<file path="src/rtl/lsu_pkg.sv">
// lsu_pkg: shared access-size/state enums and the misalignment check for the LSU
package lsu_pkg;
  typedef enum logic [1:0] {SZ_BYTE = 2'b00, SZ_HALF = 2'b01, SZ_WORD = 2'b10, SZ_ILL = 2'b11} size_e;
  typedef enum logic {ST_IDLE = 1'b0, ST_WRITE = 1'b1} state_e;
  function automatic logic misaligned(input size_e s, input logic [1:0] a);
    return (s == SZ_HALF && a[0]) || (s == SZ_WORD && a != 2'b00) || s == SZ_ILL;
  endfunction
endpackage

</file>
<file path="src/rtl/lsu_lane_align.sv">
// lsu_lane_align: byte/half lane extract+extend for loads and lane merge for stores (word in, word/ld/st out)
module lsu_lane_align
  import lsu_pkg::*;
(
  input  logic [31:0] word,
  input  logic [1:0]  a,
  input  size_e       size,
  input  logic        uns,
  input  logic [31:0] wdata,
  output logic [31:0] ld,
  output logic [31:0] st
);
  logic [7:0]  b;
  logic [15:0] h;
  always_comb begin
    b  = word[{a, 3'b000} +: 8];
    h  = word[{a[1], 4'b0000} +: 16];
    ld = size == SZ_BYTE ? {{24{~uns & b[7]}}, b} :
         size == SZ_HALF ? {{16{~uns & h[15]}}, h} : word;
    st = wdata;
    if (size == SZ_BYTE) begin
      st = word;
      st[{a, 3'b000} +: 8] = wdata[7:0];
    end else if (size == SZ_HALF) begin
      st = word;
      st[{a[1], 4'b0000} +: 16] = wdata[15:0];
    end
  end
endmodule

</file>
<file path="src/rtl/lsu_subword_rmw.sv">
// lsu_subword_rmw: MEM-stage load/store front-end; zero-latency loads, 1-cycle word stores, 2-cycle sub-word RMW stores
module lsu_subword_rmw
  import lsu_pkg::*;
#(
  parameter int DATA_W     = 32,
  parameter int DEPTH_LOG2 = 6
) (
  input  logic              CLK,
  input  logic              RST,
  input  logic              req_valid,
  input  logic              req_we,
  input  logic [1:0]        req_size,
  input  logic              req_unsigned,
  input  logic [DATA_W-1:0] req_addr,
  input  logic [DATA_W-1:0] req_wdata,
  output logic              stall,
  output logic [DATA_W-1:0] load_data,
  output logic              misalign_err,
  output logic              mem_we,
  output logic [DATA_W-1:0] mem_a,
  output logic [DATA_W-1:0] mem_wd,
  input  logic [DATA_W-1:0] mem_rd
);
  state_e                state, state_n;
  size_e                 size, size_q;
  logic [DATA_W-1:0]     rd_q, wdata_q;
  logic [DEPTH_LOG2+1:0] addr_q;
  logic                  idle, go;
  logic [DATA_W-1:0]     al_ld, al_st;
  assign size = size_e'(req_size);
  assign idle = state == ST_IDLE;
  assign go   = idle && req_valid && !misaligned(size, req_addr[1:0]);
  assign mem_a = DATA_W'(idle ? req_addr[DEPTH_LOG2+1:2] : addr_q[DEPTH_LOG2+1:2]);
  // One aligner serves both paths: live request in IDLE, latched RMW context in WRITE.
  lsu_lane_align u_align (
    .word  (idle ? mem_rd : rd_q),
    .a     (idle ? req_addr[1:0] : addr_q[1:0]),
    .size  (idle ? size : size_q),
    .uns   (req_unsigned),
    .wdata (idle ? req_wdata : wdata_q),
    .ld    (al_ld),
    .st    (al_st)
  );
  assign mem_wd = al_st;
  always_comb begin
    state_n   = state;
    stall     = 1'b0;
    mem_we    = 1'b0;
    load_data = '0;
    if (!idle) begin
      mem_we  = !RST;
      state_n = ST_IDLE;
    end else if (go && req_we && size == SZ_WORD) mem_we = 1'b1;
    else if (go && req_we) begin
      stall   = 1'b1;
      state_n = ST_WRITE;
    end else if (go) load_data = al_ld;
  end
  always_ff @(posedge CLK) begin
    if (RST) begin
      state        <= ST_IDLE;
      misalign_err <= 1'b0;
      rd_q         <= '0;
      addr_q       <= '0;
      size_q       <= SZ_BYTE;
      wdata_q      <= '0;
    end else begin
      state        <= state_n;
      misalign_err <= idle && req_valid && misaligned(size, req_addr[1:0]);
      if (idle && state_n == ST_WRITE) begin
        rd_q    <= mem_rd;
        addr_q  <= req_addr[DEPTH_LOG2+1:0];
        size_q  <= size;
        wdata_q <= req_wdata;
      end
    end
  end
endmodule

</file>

+===+

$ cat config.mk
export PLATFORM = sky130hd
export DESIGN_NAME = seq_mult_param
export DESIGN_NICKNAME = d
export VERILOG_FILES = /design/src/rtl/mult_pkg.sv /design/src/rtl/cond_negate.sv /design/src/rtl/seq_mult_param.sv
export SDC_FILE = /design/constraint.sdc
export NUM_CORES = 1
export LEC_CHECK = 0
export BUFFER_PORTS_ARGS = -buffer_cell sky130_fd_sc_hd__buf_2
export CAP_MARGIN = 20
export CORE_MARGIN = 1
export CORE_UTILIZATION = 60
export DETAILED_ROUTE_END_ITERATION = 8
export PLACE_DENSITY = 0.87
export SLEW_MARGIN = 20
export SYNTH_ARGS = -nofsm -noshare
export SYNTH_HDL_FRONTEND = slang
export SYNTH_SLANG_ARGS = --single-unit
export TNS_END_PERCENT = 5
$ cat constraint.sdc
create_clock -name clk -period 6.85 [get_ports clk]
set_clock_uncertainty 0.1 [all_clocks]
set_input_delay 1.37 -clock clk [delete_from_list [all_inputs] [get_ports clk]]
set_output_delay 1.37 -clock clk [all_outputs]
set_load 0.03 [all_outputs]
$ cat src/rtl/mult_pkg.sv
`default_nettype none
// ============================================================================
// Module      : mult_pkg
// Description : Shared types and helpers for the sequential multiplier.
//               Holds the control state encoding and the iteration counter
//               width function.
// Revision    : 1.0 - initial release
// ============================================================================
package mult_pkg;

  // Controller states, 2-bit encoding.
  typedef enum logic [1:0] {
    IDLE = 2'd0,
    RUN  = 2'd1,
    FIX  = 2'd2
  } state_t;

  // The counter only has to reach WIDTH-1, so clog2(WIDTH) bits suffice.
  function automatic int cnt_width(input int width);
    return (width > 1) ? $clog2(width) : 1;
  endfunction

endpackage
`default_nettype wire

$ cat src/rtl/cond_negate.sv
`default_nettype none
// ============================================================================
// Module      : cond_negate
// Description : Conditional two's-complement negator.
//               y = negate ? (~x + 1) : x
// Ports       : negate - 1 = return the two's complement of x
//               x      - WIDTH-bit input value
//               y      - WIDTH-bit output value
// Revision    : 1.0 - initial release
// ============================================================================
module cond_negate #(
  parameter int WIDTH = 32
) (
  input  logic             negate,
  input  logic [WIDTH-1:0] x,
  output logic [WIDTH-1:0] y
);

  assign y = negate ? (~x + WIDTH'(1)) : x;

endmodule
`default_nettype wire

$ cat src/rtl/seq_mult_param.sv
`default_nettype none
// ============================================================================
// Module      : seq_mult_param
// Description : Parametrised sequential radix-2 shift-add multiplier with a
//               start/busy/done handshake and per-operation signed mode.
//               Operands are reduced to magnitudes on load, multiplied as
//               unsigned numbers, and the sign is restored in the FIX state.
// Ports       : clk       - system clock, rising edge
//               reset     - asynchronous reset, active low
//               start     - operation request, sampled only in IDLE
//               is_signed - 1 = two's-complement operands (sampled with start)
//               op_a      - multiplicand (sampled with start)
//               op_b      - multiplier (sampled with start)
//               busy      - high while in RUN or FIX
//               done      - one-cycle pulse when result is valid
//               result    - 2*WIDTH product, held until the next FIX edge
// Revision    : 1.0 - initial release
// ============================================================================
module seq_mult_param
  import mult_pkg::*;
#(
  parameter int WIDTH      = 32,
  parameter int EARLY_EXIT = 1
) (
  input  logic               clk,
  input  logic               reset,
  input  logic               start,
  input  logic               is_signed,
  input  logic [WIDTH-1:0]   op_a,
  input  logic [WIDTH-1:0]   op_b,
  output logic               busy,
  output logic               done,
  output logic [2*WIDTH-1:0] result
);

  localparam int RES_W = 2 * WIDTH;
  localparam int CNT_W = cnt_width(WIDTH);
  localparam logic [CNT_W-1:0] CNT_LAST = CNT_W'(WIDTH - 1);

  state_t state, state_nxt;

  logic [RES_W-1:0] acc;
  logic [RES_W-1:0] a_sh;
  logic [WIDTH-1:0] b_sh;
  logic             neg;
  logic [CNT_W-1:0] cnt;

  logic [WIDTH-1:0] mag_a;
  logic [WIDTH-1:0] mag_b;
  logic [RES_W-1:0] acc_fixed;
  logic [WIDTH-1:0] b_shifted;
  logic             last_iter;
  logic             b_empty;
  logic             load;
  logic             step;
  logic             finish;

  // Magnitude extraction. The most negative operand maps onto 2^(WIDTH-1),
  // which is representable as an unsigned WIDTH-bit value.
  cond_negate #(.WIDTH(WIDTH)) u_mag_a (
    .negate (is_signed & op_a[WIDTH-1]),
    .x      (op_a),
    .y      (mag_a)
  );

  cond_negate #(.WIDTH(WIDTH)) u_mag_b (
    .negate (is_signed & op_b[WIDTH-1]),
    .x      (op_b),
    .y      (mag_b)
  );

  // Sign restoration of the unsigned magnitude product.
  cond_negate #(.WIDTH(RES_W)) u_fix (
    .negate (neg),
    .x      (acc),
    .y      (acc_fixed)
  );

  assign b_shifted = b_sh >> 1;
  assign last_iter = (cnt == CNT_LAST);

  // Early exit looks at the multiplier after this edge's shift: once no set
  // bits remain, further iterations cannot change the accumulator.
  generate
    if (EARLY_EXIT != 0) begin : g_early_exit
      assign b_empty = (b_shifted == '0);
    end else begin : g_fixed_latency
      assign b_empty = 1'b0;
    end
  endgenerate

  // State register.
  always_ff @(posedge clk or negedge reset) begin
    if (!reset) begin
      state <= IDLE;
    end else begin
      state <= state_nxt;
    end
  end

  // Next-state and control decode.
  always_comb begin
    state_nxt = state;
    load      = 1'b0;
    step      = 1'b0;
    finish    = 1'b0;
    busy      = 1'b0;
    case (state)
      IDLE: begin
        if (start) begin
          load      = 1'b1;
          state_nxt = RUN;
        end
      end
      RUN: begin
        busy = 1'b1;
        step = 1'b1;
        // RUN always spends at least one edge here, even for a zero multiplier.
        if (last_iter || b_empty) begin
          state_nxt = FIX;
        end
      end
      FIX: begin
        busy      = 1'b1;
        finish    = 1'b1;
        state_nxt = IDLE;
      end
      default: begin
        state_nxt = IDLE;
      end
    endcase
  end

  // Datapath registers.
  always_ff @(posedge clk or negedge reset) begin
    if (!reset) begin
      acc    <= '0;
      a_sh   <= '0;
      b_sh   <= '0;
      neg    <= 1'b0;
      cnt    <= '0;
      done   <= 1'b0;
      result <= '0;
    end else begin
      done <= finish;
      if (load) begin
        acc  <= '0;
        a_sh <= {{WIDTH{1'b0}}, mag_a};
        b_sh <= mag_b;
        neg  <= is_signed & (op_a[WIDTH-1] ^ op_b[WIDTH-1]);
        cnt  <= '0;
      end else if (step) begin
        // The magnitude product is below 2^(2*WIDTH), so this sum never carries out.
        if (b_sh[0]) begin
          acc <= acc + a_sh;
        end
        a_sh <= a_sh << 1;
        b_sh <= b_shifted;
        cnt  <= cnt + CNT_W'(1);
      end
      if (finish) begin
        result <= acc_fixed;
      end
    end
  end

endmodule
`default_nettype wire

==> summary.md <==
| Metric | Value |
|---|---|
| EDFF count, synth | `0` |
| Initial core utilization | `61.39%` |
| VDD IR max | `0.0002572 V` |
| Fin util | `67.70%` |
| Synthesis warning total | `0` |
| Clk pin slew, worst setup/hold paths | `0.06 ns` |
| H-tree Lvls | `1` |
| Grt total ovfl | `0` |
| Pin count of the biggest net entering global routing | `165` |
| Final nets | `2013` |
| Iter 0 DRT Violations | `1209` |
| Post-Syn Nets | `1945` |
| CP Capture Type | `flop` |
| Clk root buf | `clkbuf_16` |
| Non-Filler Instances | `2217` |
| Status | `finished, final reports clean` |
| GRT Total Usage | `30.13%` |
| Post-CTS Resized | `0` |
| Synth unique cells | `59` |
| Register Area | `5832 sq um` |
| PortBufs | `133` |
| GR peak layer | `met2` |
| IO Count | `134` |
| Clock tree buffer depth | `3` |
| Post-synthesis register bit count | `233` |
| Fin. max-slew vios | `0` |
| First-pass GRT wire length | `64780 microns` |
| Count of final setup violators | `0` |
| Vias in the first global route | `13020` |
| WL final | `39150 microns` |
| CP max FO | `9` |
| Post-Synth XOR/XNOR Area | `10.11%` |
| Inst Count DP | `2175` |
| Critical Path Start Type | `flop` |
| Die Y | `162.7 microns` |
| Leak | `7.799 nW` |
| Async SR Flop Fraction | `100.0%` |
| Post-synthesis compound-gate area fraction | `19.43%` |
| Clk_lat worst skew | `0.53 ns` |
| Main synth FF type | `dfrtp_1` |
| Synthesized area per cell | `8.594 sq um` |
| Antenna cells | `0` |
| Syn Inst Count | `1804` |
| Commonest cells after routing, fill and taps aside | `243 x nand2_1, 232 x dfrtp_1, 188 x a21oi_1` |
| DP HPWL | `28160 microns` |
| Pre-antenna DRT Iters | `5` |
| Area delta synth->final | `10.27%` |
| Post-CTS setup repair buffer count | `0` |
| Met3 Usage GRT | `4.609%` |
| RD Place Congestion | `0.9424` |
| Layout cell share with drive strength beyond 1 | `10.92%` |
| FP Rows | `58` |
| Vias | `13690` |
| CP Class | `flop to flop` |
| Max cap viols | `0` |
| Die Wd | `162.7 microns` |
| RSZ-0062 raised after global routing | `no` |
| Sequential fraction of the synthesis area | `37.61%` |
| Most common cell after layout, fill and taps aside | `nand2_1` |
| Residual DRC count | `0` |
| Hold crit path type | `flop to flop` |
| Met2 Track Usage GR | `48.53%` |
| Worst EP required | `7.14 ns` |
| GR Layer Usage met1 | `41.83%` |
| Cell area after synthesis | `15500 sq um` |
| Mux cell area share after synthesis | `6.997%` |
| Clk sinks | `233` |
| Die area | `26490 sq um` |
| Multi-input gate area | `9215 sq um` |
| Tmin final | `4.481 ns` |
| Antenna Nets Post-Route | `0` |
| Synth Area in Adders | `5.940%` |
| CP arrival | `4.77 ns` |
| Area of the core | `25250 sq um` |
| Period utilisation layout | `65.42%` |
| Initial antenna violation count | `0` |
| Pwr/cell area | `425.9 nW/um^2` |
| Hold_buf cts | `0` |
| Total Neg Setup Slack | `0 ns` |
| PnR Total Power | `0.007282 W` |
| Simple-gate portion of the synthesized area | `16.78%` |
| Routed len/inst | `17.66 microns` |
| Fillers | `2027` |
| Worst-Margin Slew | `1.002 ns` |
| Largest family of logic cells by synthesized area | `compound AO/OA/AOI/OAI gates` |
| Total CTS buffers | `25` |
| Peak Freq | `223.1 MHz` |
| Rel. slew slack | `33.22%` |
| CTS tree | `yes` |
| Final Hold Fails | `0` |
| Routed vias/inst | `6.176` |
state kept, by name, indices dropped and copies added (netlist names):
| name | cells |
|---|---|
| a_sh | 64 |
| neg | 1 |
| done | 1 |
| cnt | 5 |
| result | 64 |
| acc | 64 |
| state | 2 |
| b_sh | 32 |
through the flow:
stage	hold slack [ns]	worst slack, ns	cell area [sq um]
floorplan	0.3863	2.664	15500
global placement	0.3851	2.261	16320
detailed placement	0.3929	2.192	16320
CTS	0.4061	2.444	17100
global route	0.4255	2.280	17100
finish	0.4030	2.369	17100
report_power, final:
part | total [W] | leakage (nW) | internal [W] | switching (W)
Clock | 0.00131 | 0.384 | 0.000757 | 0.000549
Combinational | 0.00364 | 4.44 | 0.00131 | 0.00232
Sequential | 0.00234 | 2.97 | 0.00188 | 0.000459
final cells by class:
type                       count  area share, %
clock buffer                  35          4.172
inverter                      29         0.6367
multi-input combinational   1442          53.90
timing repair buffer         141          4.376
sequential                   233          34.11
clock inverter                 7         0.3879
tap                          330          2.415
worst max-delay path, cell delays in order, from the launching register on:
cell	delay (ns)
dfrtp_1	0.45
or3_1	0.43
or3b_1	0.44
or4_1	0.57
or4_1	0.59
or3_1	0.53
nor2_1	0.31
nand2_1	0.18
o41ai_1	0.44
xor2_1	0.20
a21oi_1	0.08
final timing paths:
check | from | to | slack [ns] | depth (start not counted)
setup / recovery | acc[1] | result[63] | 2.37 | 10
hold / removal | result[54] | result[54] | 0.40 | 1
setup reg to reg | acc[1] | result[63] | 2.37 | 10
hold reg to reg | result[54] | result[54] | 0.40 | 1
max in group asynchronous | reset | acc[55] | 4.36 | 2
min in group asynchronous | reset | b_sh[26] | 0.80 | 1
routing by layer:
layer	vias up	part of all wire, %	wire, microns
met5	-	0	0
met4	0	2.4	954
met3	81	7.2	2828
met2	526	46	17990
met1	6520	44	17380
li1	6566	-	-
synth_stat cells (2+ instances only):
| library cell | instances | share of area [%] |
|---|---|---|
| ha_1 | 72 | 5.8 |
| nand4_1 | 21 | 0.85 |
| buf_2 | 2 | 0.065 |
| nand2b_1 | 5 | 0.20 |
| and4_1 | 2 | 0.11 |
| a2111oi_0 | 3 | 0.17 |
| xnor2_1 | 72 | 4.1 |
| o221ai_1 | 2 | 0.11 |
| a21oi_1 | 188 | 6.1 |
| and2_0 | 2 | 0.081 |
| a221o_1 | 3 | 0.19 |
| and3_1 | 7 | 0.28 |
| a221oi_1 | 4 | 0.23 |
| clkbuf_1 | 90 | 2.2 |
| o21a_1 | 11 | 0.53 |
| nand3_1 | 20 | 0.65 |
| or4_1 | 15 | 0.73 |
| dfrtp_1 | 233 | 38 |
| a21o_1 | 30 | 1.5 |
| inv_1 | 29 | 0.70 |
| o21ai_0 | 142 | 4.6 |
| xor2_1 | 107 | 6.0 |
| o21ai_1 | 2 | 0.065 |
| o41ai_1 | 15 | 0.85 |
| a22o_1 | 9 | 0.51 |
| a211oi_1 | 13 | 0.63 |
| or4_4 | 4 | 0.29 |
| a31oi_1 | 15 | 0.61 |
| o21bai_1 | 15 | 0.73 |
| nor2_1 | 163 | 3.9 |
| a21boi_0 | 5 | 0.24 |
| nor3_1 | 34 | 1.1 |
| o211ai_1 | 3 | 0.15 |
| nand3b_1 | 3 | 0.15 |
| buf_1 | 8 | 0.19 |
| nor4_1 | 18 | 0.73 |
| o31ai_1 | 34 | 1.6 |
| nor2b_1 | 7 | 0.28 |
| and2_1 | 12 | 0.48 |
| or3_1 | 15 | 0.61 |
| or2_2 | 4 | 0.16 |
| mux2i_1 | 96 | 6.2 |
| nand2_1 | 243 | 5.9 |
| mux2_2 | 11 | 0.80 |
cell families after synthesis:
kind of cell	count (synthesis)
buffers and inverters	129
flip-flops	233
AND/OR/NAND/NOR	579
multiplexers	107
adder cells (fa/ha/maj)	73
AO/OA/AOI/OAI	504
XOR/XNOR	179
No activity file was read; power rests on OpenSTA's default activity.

+===+

● **Work to be completed**: If a line in the listing holds the word "localparam", list that line.

● **Exercise answer**:
  localparam int RES_W = 2 * WIDTH;
  localparam int CNT_W = cnt_width(WIDTH);
  localparam logic [CNT_W-1:0] CNT_LAST = CNT_W'(WIDTH - 1);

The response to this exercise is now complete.